Kevin Carberry

Tampa Bay Buccaneers
- Title: Offensive line coach

Personal information
- Born: May 19, 1983 (age 43) Oak Lawn, Illinois, U.S.
- Listed height: 6 ft 4 in (1.93 m)
- Listed weight: 275 lb (125 kg)

Career information
- Position: Defensive lineman
- High school: St. Rita (Chicago, Illinois)
- College: Ohio (2002-2005)
- NFL draft: 2005: undrafted

Career history

Playing
- Cleveland Browns (2005)*; Detroit Lions (2005–2006)*; Berlin Thunder (2006); Carolina Panthers (2006)*; New York Dragons (2007); Philadelphia Soul (2008);
- * Offseason or practice squad member only

Coaching
- St. Ignatius College Prep (IL) (2007–2008) Defensive coordinator & special teams coach; Kansas (2009–2011) Graduate assistant; Stephen F. Austin (2012–2013) Defensive ends coach; Dallas Cowboys (2014–2015) Offensive assistant; Washington Redskins (2016–2017) Assistant offensive line coach; Stanford (2018–2020) Run game coordinator & offensive line coach; Los Angeles Rams (2021–2022) Offensive line coach; New Orleans Saints (2023) Assistant offensive line coach; Tampa Bay Buccaneers (2024) Offensive line coach; Tampa Bay Buccaneers (2025–present) Offensive line coach & run game coordinator;

Awards and highlights
- As a coach Super Bowl champion (LVI); As a player ArenaBowl champion (2008); Second-team All-MAC (2004);

Career AFL statistics
- Total tackles: 21
- Sacks: 3
- Forced fumbles: 1
- Stats at ArenaFan.com

= Kevin Carberry =

American football player and coach (born 1983)

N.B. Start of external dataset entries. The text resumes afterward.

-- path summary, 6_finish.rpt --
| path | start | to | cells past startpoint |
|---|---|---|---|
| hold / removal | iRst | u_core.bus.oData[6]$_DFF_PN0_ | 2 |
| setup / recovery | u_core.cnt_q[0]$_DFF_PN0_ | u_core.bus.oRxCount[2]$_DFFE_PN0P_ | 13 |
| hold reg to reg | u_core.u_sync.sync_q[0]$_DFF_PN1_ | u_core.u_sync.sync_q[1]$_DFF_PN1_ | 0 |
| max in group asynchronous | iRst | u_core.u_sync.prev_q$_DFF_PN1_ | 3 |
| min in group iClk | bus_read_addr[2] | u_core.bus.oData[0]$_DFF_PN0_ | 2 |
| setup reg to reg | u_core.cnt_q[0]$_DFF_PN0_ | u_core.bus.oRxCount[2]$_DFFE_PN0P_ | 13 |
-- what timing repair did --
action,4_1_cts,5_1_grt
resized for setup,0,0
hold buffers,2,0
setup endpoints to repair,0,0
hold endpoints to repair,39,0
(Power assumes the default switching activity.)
**config.mk**
```make
export PLATFORM = sky130hd
export DESIGN_NAME = fp_block_accumulator
export DESIGN_NICKNAME = d
export VERILOG_FILES = /design/src/rtl/fp_block_accumulator.sv
export SDC_FILE = /design/constraint.sdc
export NUM_CORES = 1
export LEC_CHECK = 0
export BUFFER_PORTS_ARGS = -buffer_cell sky130_fd_sc_hd__buf_4
export CORE_MARGIN = 2
export CORE_UTILIZATION = 61
export DETAILED_ROUTE_END_ITERATION = 7
export GPL_TIMING_DRIVEN = 0
export PLACE_DENSITY = 0.83
export SLEW_MARGIN = 5
export SYNTH_ARGS = -nofsm -noshare
export SYNTH_HDL_FRONTEND = slang
export SYNTH_SLANG_ARGS = --single-unit
```
**constraint.sdc**
```tcl
create_clock -name clk -period 7.4 [get_ports clk]
set_input_delay 0.74 -clock clk [delete_from_list [all_inputs] [get_ports clk]]
set_output_delay 0.74 -clock clk [all_outputs]
set_load 0.05 [all_outputs]
```
**src/rtl/fp_block_accumulator.sv**
```systemverilog
// Block accumulator: sums N_ACC signed fixed-point samples, re-quantises the
// block total to the output Q-format with saturation, and holds it on a valid/ready port.
module fp_block_accumulator #(
    parameter int W_in    = 16,
    parameter int W_in_F  = 14,
    parameter int W_acc   = 19,
    parameter int N_ACC   = 8,
    parameter int W_out   = 16,
    parameter int W_out_F = 14
) (
    input  logic             clk,
    input  logic             reset,
    input  logic             in_valid,
    output logic             in_ready,
    input  logic [W_in-1:0]  in_data,
    input  logic             in_ovf,
    input  logic             in_udf,
    output logic             out_valid,
    input  logic             out_ready,
    output logic [W_out-1:0] out_data,
    output logic             out_sat,
    output logic             out_flag
);

    localparam int CNT_W = (N_ACC > 1) ? $clog2(N_ACC) : 1;
    localparam logic [CNT_W-1:0] CNT_LAST = CNT_W'(N_ACC - 1);

    localparam int SHL   = (W_out_F >= W_in_F) ? (W_out_F - W_in_F) : 0;
    localparam int SHR   = (W_out_F >= W_in_F) ? 0 : (W_in_F - W_out_F);
    localparam int W_EXT = (((W_acc + SHL) > W_out) ? (W_acc + SHL) : W_out) + 1;

    localparam logic signed [W_EXT-1:0] OUT_MAX = {{(W_EXT-W_out+1){1'b0}}, {(W_out-1){1'b1}}};
    localparam logic signed [W_EXT-1:0] OUT_MIN = {{(W_EXT-W_out+1){1'b1}}, {(W_out-1){1'b0}}};

    localparam logic ST_ACC  = 1'b0;
    localparam logic ST_HOLD = 1'b1;

    if (W_acc < W_in + $clog2(N_ACC)) begin : g_bad_acc_width
        $error("fp_block_accumulator: W_acc too narrow for N_ACC samples");
    end
    if (N_ACC < 2) begin : g_bad_n_acc
        $error("fp_block_accumulator: N_ACC must be at least 2");
    end

    logic                    state_q, state_d;
    logic signed [W_acc-1:0] acc_q, acc_d;
    logic [CNT_W-1:0]        cnt_q, cnt_d;
    logic                    sticky_q, sticky_d;
    logic [W_out-1:0]        out_data_q, out_data_d;
    logic                    out_sat_q, out_sat_d;
    logic                    out_flag_q, out_flag_d;

    logic signed [W_acc-1:0] sample_ext;
    logic signed [W_acc-1:0] total;
    logic signed [W_EXT-1:0] total_ext;
    logic signed [W_EXT-1:0] scaled;
    logic [W_out-1:0]        quant_data;
    logic                    quant_sat;
    logic                    accept;
    logic                    sticky_hit;

    // The accumulator is wide enough that total never wraps; W_EXT leaves headroom for the left shift.
    always_comb begin
        sample_ext = {{(W_acc-W_in){in_data[W_in-1]}}, in_data};
        total      = acc_q + sample_ext;
        total_ext  = {{(W_EXT-W_acc){total[W_acc-1]}}, total};
        scaled     = (total_ext <<< SHL) >>> SHR;
        quant_data = scaled[W_out-1:0];
        quant_sat  = 1'b0;
        if (scaled > OUT_MAX) begin
            quant_data = OUT_MAX[W_out-1:0];
            quant_sat  = 1'b1;
        end else if (scaled < OUT_MIN) begin
            quant_data = OUT_MIN[W_out-1:0];
            quant_sat  = 1'b1;
        end
    end

    always_comb begin
        state_d    = state_q;
        acc_d      = acc_q;
        cnt_d      = cnt_q;
        sticky_d   = sticky_q;
        out_data_d = out_data_q;
        out_sat_d  = out_sat_q;
        out_flag_d = out_flag_q;
        accept     = in_valid && (state_q == ST_ACC);
        sticky_hit = sticky_q | in_ovf | in_udf;

        case (state_q)
            ST_ACC: begin
                if (accept) begin
                    if (cnt_q == CNT_LAST) begin
                        out_data_d = quant_data;
                        out_sat_d  = quant_sat;
                        out_flag_d = sticky_hit;
                        acc_d      = '0;
                        cnt_d      = '0;
                        sticky_d   = 1'b0;
                        state_d    = ST_HOLD;
                    end else begin
                        acc_d    = total;
                        cnt_d    = cnt_q + 1'b1;
                        sticky_d = sticky_hit;
                    end
                end
            end
            ST_HOLD: begin
                if (out_ready) begin
                    state_d = ST_ACC;
                end
            end
            default: state_d = ST_ACC;
        endcase
    end

    always_ff @(posedge clk or posedge reset) begin
        if (reset) begin
            state_q    <= ST_ACC;
            acc_q      <= '0;
            cnt_q      <= '0;
            sticky_q   <= 1'b0;
            out_data_q <= '0;
            out_sat_q  <= 1'b0;
            out_flag_q <= 1'b0;
        end else begin
            state_q    <= state_d;
            acc_q      <= acc_d;
            cnt_q      <= cnt_d;
            sticky_q   <= sticky_d;
            out_data_q <= out_data_d;
            out_sat_q  <= out_sat_d;
            out_flag_q <= out_flag_d;
        end
    end

    assign in_ready  = (state_q == ST_ACC);
    assign out_valid = (state_q == ST_HOLD);
    assign out_data  = out_data_q;
    assign out_sat   = out_sat_q;
    assign out_flag  = out_flag_q;

endmodule

```
[config.mk]
export PLATFORM = sky130hd
export DESIGN_NAME = logic_unit_pipe
export DESIGN_NICKNAME = d
export VERILOG_FILES = /design/src/rtl/logic_unit_pipe.sv
export SDC_FILE = /design/constraint.sdc
export NUM_CORES = 1
export LEC_CHECK = 0
export ABC_CLOCK_PERIOD_IN_PS = 5500
export CORE_MARGIN = 5
export CORE_UTILIZATION = 41
export CTS_CLUSTER_DIAMETER = 100
export DETAILED_ROUTE_END_ITERATION = 7
export PLACE_DENSITY_LB_ADDON = 0.05
export SLEW_MARGIN = 20
export SYNTH_ARGS = -nofsm -noshare
export SYNTH_HDL_FRONTEND = slang
export SYNTH_SLANG_ARGS = --single-unit
export TNS_END_PERCENT = 30
[constraint.sdc]
create_clock -name clk -period 5.5 [get_ports clk]
set_input_delay 1.375 -clock clk [delete_from_list [all_inputs] [get_ports clk]]
set_output_delay 1.375 -clock clk [all_outputs]
set_load 0.1 [all_outputs]
[src/rtl/logic_unit_pipe.sv]
// logic_unit_pipe: one-deep pipelined bitwise logic unit.
// It has run-time operation select and an accumulate mode that feeds the previous result back as B.
// The result register carries zero/ones/parity flags and a wrapping accepted-operation counter.
module logic_unit_pipe #(
  parameter int unsigned WIDTH = 8,
  parameter int unsigned CNT_W = 8
) (
  input  logic             clk,
  input  logic             reset,
  input  logic             in_valid,
  output logic             in_ready,
  input  logic [2:0]       op,
  input  logic             acc_en,
  input  logic [WIDTH-1:0] a,
  input  logic [WIDTH-1:0] b,
  output logic             out_valid,
  input  logic             out_ready,
  output logic [WIDTH-1:0] y,
  output logic             zero,
  output logic             ones,
  output logic             parity,
  output logic [CNT_W-1:0] op_count
);

  typedef enum logic [2:0] {
    OpAnd  = 3'd0,
    OpOr   = 3'd1,
    OpNor  = 3'd2,
    OpNand = 3'd3,
    OpXor  = 3'd4,
    OpXnor = 3'd5,
    OpInv  = 3'd6,
    OpPass = 3'd7
  } op_e;

  logic             r_out_valid;
  logic [WIDTH-1:0] r_y;
  logic             r_zero;
  logic             r_ones;
  logic             r_parity;
  logic [WIDTH-1:0] r_acc;
  logic [CNT_W-1:0] r_op_count;

  logic             w_in_ready;
  logic             w_accept;
  logic             w_drain;
  logic [WIDTH-1:0] w_b_eff;
  logic [WIDTH-1:0] w_result;

  // The single output register frees up whenever it is empty or being drained this cycle.
  assign w_in_ready = !r_out_valid || out_ready;
  // Reset wins over any handshake at the same edge.
  assign w_accept   = in_valid && w_in_ready && !reset;
  assign w_drain    = r_out_valid && out_ready;
  assign w_b_eff    = acc_en ? r_acc : b;

  // Bitwise operation select; INV and PASS look only at a.
  always_comb begin
    w_result = '0;
    unique case (op_e'(op))
      OpAnd:   w_result = a & w_b_eff;
      OpOr:    w_result = a | w_b_eff;
      OpNor:   w_result = ~(a | w_b_eff);
      OpNand:  w_result = ~(a & w_b_eff);
      OpXor:   w_result = a ^ w_b_eff;
      OpXnor:  w_result = ~(a ^ w_b_eff);
      OpInv:   w_result = ~a;
      OpPass:  w_result = a;
      default: w_result = '0;
    endcase
  end

  // Pipeline register: load on accept, clear valid on a bare drain, otherwise hold.
  always_ff @(posedge clk) begin
    if (reset) begin
      r_out_valid <= 1'b0;
      r_y         <= '0;
      r_zero      <= 1'b0;
      r_ones      <= 1'b0;
      r_parity    <= 1'b0;
      r_acc       <= '0;
      r_op_count  <= '0;
    end else if (w_accept) begin
      r_out_valid <= 1'b1;
      r_y         <= w_result;
      r_zero      <= ~|w_result;
      r_ones      <= &w_result;
      r_parity    <= ^w_result;
      r_acc       <= w_result;
      r_op_count  <= r_op_count + CNT_W'(1);
    end else if (w_drain) begin
      r_out_valid <= 1'b0;
    end
  end

  assign in_ready  = w_in_ready;
  assign out_valid = r_out_valid;
  assign y         = r_y;
  assign zero      = r_zero;
  assign ones      = r_ones;
  assign parity    = r_parity;
  assign op_count  = r_op_count;

endmodule
### config.mk
export PLATFORM = sky130hd
export DESIGN_NAME = accel_mm2s_reader_flat
export DESIGN_NICKNAME = d
export VERILOG_FILES = /design/src/rtl/accel_mm2s_reader_if.sv /design/src/rtl/accel_mm2s_reader.sv /design/src/flat_wrapper.sv
export SDC_FILE = /design/constraint.sdc
export NUM_CORES = 1
export LEC_CHECK = 0
export ABC_AREA = 1
export CAP_MARGIN = 25
export CORE_ASPECT_RATIO = 1.2
export CORE_MARGIN = 2
export CORE_UTILIZATION = 55
export CTS_CLUSTER_DIAMETER = 120
export DETAILED_ROUTE_END_ITERATION = 7
export PLACE_DENSITY_LB_ADDON = 0.3
export SLEW_MARGIN = 10
export SYNTH_ARGS = -nofsm -noshare
export SYNTH_HDL_FRONTEND = slang
export SYNTH_SLANG_ARGS = --single-unit
### constraint.sdc
create_clock -name aclk -period 6.23 [get_ports aclk]
set_input_delay 0.623 -clock aclk [delete_from_list [all_inputs] [get_ports aclk]]
set_output_delay 0.623 -clock aclk [all_outputs]
set_load 0.02 [all_outputs]
### src/rtl/accel_mm2s_reader_if.sv
// accel_mm2s_reader_if
//   Bundles the AXI4 read channels (AR/R) and the AXI-Stream output of the
//   MM2S reader into one interface.
//   master : the reader side (drives AR, rready and the stream).
//   slave  : the memory + accelerator side (drives arready, R beats, tready).
//   Signals:
//     araddr/arlen/arvalid/arready        AXI read address channel
//     rdata/rresp/rlast/rvalid/rready     AXI read data channel
//     m_tdata/m_tvalid/m_tlast/m_tready   AXI-Stream toward the accelerator
interface accel_mm2s_reader_if #(
    parameter int ADDR_WIDTH = 16,
    parameter int DATA_WIDTH = 16
);
    logic [ADDR_WIDTH-1:0] araddr;
    logic [7:0]            arlen;
    logic                  arvalid;
    logic                  arready;
    logic [DATA_WIDTH-1:0] rdata;
    logic [1:0]            rresp;
    logic                  rlast;
    logic                  rvalid;
    logic                  rready;
    logic [DATA_WIDTH-1:0] m_tdata;
    logic                  m_tvalid;
    logic                  m_tlast;
    logic                  m_tready;

    modport master (
        output araddr, arlen, arvalid, rready, m_tdata, m_tvalid, m_tlast,
        input  arready, rdata, rresp, rlast, rvalid, m_tready
    );

    modport slave (
        input  araddr, arlen, arvalid, rready, m_tdata, m_tvalid, m_tlast,
        output arready, rdata, rresp, rlast, rvalid, m_tready
    );
endinterface
$ cat src/rtl/spi_sched_pkg.sv
// Shared definitions for the SPI transfer scheduler.
//   sched_state_t   : scheduler FSM state encoding
//   DEF_NUM_REQ     : default number of requesters
//   DEF_TIP_TIMEOUT : default cycles allowed from send strobe to tip rising
//   DIV_W / MODE_W  : widths of the per-requester divisor and mode fields
package spi_sched_pkg;

    typedef enum logic [2:0] {
        IDLE     = 3'd0,
        SETUP    = 3'd1,
        START    = 3'd2,
        WAIT_TIP = 3'd3,
        XFER     = 3'd4,
        DONE     = 3'd5
    } sched_state_t;

    localparam int DEF_NUM_REQ     = 4;
    localparam int DEF_TIP_TIMEOUT = 15;
    localparam int DIV_W           = 12;
    localparam int MODE_W          = 2;

endpackage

Kevin Carberry (born May 19, 1983) is an American football coach and former player who is the offensive line coach for the Tampa Bay Buccaneers of the National Football League (NFL). He played college football for the Ohio Bobcats prior to playing professionally, spending time as a member of the Detroit Lions, Berlin Thunder of NFL Europe, New York Dragons and the Philadelphia Soul of the Arena Football League (AFL).

== College career ==
Carberry played defensive end and was a four-year letterman at Ohio, where he was named a second-team All-MAC selection in 2004 as a team captain.He graduated from Ohio in 2005 with a degree in marketing.

== Professional career ==
After going undrafted in the 2005 NFL draft, Carberry attended the Cleveland Browns training camp but did not make the roster. He was signed to the Detroit Lions practice squad for the remainder of the 2005 season. After a stint with the Berlin Thunder of NFL Europe in spring 2006, Carberry attended the training camp of the Carolina Panthers but was not signed. After spending 2007 with the New York Dragons of the Arena Football League, Carberry joined the Philadelphia Soul in 2008, and was a member of the Soul when they captured ArenaBowl XXII in 2008.

== Coaching career ==
Carberry coached at St. Ignatius College Prep in Chicago during the Arena Football League offseasons as the program's defensive coordinator and special teams coach. At the conclusion of his playing career, he joined the coaching staff at Kansas Jayhawks as a graduate assistant, earning a master’s degree in sports administration in 2010. He was hired as the defensive ends coach for Stephen F. Austin in 2012, where he spent two seasons before entering the NFL coaching ranks.

===Dallas Cowboys===
Carberry joined the Dallas Cowboys coaching staff in 2014 as an offensive assistant.

===Washington Redskins===
Carberry departed to join the Washington Redskins in 2016 as their assistant offensive line coach under former Cowboys offensive coordinator Bill Callahan.

=== Stanford ===
Carberry was named the run game coordinator and offensive line coach at Stanford in 2018.

=== Los Angeles Rams ===
Carberry was hired as the offensive line coach for the Los Angeles Rams in 2021, reuniting him with former Washington offensive coordinator Sean McVay. In Carberry's first season with the Rams, they won Super Bowl LVI against the Cincinnati Bengals. He was fired on January 18, 2023.

===New Orleans Saints===
On February 15, 2023, the New Orleans Saints hired Carberry as their assistant offensive line coach.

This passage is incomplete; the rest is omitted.